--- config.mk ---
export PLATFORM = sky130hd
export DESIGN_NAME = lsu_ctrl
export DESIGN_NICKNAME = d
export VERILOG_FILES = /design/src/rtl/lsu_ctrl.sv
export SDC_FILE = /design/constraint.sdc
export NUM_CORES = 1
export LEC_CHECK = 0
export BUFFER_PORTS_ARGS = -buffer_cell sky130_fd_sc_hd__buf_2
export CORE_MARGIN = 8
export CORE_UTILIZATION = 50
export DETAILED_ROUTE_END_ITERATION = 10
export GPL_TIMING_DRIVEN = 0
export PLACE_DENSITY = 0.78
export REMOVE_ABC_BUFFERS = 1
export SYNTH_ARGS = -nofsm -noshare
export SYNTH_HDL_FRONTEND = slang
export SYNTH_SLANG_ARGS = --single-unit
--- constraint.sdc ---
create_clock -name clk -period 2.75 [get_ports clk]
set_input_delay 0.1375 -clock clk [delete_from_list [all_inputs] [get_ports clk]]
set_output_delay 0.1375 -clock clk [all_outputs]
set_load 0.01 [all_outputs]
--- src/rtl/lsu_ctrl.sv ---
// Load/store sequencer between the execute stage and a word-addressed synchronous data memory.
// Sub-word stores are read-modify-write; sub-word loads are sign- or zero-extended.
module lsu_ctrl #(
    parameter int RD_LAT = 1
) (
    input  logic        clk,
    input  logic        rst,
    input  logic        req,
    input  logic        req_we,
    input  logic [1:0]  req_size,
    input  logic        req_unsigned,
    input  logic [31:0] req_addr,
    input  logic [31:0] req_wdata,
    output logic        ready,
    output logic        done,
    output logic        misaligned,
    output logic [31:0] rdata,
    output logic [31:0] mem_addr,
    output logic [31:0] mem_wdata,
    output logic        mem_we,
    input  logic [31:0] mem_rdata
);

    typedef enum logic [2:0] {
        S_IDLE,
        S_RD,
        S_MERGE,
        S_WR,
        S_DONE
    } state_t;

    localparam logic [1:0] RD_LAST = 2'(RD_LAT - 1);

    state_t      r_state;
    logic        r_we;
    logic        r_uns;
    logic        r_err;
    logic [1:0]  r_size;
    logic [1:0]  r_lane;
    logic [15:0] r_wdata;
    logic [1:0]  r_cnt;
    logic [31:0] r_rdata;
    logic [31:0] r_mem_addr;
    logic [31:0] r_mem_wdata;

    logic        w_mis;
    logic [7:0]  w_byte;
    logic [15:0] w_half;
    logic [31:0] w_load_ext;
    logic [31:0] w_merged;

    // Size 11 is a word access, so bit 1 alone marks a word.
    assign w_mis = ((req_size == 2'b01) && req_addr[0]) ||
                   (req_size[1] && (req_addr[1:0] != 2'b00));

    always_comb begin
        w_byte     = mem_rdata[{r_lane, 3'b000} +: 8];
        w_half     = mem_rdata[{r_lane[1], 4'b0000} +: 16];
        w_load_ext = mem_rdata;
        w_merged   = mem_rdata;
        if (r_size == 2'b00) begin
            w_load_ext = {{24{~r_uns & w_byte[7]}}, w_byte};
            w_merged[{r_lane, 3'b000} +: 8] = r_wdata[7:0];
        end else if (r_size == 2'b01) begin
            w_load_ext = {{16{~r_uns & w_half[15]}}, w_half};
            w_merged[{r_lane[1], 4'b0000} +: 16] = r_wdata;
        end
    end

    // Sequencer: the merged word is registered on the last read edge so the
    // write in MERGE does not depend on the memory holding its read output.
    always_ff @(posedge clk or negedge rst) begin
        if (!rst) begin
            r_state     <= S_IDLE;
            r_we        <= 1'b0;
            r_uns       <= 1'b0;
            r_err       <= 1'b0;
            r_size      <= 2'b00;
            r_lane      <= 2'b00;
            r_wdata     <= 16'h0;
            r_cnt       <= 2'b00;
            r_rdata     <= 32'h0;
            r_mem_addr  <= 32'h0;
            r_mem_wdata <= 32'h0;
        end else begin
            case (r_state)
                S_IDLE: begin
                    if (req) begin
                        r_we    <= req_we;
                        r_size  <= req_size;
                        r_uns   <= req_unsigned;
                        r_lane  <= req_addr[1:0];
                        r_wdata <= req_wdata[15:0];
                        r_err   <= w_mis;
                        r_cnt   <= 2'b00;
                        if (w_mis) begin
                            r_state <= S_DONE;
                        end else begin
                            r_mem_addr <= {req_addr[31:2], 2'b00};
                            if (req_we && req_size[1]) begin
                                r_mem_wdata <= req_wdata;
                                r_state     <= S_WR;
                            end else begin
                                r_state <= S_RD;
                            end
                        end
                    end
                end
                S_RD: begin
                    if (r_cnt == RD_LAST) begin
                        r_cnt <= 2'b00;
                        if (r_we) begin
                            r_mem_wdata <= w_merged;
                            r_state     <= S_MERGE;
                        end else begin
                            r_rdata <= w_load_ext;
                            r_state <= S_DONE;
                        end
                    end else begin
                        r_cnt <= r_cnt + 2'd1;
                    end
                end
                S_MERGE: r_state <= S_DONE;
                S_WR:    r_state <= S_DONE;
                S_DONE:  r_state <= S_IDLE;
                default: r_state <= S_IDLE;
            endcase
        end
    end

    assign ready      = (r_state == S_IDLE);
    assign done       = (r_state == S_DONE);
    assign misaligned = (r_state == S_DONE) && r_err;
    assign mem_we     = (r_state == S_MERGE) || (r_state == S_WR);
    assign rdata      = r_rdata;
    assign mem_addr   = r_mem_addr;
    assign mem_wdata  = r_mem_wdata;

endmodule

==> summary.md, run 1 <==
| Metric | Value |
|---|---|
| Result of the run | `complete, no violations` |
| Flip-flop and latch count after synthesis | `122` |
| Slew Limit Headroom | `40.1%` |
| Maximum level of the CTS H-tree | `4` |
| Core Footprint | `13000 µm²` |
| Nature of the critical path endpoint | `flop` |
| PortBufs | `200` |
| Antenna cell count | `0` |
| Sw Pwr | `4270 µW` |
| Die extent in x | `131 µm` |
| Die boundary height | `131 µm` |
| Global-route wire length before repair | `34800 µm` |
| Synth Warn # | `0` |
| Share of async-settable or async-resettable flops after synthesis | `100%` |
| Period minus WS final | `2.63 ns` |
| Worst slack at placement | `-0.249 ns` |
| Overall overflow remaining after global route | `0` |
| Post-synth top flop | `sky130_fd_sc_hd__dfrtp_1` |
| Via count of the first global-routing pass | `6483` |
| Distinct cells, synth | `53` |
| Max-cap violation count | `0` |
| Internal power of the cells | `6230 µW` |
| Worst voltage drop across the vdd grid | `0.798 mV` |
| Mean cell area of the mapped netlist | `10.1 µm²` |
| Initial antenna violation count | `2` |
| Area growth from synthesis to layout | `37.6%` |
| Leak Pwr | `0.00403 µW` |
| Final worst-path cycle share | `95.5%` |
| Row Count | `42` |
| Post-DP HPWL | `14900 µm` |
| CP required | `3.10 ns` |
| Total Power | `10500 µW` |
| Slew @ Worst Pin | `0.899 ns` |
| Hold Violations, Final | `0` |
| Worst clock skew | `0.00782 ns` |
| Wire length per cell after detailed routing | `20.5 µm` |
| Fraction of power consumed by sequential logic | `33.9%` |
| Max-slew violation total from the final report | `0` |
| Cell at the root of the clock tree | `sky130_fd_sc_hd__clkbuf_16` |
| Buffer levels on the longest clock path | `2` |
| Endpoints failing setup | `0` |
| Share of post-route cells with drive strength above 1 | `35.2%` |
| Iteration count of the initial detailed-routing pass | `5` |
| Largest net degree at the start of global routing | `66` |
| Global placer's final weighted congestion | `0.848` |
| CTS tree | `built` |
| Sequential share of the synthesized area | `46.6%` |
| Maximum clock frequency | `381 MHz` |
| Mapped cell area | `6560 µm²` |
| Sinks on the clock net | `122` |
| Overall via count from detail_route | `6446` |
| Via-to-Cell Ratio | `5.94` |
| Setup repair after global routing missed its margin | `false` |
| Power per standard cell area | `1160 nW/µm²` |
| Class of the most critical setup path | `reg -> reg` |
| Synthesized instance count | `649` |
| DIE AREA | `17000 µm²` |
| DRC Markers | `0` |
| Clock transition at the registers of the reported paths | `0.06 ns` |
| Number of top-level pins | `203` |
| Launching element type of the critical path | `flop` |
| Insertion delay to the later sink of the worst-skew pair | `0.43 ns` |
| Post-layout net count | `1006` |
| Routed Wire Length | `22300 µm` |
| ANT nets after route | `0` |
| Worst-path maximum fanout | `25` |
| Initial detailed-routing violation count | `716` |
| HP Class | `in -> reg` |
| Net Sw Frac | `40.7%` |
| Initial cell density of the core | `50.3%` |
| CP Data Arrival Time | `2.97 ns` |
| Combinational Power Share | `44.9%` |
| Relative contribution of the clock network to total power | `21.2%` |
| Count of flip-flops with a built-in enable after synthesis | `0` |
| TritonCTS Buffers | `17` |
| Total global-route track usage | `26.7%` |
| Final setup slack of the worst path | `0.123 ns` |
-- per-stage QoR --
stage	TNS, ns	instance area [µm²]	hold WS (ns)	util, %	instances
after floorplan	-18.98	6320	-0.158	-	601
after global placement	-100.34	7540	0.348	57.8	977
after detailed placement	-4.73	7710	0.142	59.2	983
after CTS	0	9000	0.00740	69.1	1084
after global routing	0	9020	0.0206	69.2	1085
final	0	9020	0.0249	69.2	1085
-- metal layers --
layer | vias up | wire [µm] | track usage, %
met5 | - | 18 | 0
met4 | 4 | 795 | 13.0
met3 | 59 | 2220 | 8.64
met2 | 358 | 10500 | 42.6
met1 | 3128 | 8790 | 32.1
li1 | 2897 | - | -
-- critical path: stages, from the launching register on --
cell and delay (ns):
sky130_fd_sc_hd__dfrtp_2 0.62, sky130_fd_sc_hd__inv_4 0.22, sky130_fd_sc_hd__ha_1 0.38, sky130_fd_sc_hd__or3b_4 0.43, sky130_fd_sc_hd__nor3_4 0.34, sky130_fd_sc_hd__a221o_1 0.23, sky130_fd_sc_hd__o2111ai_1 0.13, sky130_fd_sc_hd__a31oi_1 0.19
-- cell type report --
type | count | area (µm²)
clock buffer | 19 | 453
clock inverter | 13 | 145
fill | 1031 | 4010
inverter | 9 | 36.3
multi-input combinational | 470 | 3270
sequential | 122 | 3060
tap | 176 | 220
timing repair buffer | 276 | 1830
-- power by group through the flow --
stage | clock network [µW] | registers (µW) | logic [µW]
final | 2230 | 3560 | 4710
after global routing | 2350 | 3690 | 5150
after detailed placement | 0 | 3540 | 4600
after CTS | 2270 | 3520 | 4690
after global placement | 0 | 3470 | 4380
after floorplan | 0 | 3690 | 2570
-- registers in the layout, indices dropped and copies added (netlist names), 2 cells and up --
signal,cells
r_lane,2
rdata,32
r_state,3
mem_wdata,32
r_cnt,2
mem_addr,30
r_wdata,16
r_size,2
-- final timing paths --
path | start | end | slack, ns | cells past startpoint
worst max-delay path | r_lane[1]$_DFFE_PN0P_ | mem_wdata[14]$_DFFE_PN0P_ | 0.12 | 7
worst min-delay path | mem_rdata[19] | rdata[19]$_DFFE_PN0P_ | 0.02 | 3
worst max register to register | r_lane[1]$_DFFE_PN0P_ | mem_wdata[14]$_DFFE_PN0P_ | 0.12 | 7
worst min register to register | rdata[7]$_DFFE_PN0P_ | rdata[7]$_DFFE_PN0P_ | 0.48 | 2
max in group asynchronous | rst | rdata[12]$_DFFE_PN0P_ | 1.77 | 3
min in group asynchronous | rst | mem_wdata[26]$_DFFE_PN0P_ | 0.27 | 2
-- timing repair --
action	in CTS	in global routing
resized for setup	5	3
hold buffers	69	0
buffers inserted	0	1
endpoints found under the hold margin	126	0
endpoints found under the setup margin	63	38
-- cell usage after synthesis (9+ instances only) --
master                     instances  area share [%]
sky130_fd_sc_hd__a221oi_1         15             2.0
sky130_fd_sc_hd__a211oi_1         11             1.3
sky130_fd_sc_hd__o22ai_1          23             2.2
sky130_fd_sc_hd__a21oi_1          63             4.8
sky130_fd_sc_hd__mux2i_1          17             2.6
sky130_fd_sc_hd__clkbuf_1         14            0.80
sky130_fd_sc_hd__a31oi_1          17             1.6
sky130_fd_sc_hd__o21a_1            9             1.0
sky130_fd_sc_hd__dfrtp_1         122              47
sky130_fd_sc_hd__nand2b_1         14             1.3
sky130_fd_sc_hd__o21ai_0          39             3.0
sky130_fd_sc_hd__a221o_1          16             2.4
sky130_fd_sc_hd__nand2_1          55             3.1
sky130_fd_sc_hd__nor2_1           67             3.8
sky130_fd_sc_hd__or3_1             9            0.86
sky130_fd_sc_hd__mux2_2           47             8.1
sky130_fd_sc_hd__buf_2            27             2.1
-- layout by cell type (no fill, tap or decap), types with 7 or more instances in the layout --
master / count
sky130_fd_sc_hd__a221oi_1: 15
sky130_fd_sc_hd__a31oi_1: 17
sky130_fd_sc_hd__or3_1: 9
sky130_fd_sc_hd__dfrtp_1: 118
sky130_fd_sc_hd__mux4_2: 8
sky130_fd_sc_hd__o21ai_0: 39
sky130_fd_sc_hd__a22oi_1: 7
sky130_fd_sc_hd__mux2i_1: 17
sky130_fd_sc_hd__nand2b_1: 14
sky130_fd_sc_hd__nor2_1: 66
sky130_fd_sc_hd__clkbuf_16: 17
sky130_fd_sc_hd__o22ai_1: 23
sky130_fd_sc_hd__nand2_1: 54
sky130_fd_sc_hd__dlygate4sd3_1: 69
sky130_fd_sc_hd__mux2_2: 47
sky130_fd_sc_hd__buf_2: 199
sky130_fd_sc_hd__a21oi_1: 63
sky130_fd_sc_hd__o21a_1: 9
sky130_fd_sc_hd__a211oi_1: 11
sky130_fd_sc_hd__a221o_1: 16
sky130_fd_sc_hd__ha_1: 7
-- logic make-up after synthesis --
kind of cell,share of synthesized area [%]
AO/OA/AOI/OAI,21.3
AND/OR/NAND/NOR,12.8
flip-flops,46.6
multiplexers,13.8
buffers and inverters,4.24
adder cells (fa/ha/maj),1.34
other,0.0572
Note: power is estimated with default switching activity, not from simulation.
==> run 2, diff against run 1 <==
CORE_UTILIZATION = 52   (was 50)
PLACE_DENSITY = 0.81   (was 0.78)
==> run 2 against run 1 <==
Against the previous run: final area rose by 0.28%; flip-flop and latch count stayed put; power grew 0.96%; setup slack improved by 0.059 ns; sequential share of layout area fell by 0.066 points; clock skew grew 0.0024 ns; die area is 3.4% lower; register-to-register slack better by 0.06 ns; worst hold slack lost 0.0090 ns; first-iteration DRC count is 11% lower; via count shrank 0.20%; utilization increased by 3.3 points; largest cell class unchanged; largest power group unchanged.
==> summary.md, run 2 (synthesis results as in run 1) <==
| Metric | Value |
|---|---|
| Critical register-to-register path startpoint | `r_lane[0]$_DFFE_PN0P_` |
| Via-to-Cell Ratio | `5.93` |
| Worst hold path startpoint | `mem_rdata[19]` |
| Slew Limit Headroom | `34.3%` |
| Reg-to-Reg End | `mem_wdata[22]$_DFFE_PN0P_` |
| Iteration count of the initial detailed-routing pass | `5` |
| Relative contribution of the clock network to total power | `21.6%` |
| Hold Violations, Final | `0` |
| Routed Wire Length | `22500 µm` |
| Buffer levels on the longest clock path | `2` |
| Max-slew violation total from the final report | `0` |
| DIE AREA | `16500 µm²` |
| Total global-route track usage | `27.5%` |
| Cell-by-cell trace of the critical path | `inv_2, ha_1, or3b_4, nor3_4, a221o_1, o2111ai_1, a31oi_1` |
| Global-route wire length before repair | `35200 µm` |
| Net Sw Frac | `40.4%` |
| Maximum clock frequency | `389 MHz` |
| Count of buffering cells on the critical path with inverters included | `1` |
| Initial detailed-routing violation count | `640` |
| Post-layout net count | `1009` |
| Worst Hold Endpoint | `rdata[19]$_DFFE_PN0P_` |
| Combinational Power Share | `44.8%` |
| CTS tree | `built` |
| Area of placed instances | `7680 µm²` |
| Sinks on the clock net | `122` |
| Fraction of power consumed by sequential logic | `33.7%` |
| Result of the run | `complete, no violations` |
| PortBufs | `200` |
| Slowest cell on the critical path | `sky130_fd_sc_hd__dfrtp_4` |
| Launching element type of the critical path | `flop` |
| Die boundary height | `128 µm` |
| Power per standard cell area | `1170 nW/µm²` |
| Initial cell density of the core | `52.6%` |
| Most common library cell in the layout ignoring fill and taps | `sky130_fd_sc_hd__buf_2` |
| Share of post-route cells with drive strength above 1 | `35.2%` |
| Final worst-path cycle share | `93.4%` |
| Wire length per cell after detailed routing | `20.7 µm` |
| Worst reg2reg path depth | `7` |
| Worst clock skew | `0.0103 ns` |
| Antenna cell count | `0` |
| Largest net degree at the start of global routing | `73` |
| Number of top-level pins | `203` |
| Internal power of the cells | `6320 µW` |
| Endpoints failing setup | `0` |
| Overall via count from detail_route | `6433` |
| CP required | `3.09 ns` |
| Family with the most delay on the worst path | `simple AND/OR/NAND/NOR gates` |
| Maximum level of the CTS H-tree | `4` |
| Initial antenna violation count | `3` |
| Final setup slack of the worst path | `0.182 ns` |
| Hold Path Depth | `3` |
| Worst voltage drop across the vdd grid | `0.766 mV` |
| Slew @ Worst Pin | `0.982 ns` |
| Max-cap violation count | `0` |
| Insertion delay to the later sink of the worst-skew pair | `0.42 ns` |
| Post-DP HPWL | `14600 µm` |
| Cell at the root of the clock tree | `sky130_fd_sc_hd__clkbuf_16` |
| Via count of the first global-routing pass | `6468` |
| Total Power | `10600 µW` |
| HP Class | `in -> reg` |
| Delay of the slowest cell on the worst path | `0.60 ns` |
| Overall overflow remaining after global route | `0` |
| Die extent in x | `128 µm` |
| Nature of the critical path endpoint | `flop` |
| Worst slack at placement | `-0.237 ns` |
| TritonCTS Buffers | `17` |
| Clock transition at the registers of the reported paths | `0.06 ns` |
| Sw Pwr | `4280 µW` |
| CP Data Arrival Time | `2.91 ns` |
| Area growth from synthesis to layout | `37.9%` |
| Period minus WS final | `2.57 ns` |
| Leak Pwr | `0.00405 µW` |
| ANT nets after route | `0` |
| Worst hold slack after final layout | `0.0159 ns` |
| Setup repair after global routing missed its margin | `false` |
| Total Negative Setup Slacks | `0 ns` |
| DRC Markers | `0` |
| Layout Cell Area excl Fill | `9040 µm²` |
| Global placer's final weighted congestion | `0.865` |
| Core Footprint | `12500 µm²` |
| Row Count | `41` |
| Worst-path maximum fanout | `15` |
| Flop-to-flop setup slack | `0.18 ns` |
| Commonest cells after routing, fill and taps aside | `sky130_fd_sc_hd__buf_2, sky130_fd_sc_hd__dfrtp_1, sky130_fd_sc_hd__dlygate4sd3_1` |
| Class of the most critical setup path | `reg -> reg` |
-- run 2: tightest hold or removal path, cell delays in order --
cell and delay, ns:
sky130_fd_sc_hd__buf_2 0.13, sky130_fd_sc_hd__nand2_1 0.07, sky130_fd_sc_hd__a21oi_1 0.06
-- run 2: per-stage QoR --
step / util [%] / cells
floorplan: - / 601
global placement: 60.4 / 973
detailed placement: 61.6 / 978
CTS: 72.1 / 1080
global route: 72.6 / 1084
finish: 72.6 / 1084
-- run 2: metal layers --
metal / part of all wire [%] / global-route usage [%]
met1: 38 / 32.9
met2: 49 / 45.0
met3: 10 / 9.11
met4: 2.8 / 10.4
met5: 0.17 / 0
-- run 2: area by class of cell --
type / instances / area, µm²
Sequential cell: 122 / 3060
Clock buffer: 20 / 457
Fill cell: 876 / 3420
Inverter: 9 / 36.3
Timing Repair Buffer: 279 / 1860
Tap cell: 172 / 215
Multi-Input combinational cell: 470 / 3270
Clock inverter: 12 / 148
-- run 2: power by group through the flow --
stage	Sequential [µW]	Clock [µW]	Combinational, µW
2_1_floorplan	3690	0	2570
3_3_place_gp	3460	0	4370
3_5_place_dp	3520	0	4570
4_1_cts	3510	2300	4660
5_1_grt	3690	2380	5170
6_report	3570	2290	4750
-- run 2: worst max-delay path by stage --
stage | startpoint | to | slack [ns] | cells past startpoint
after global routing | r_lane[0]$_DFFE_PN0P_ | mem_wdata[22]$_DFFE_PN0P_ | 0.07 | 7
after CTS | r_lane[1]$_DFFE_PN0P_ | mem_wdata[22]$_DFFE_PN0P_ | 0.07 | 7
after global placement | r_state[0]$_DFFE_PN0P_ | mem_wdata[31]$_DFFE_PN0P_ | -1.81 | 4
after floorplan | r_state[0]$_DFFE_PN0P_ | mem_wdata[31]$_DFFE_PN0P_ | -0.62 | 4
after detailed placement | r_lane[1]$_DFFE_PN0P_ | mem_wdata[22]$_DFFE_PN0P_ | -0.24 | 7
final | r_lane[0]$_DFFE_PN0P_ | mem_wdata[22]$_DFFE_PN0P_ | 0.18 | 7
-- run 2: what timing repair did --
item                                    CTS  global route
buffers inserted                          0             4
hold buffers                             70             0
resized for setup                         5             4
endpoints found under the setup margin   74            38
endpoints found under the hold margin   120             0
____
▶ _What the exercise asks_
Using the listing, count the lines holding the word "Internal" and write down that number alone.

▶ _Your response_
2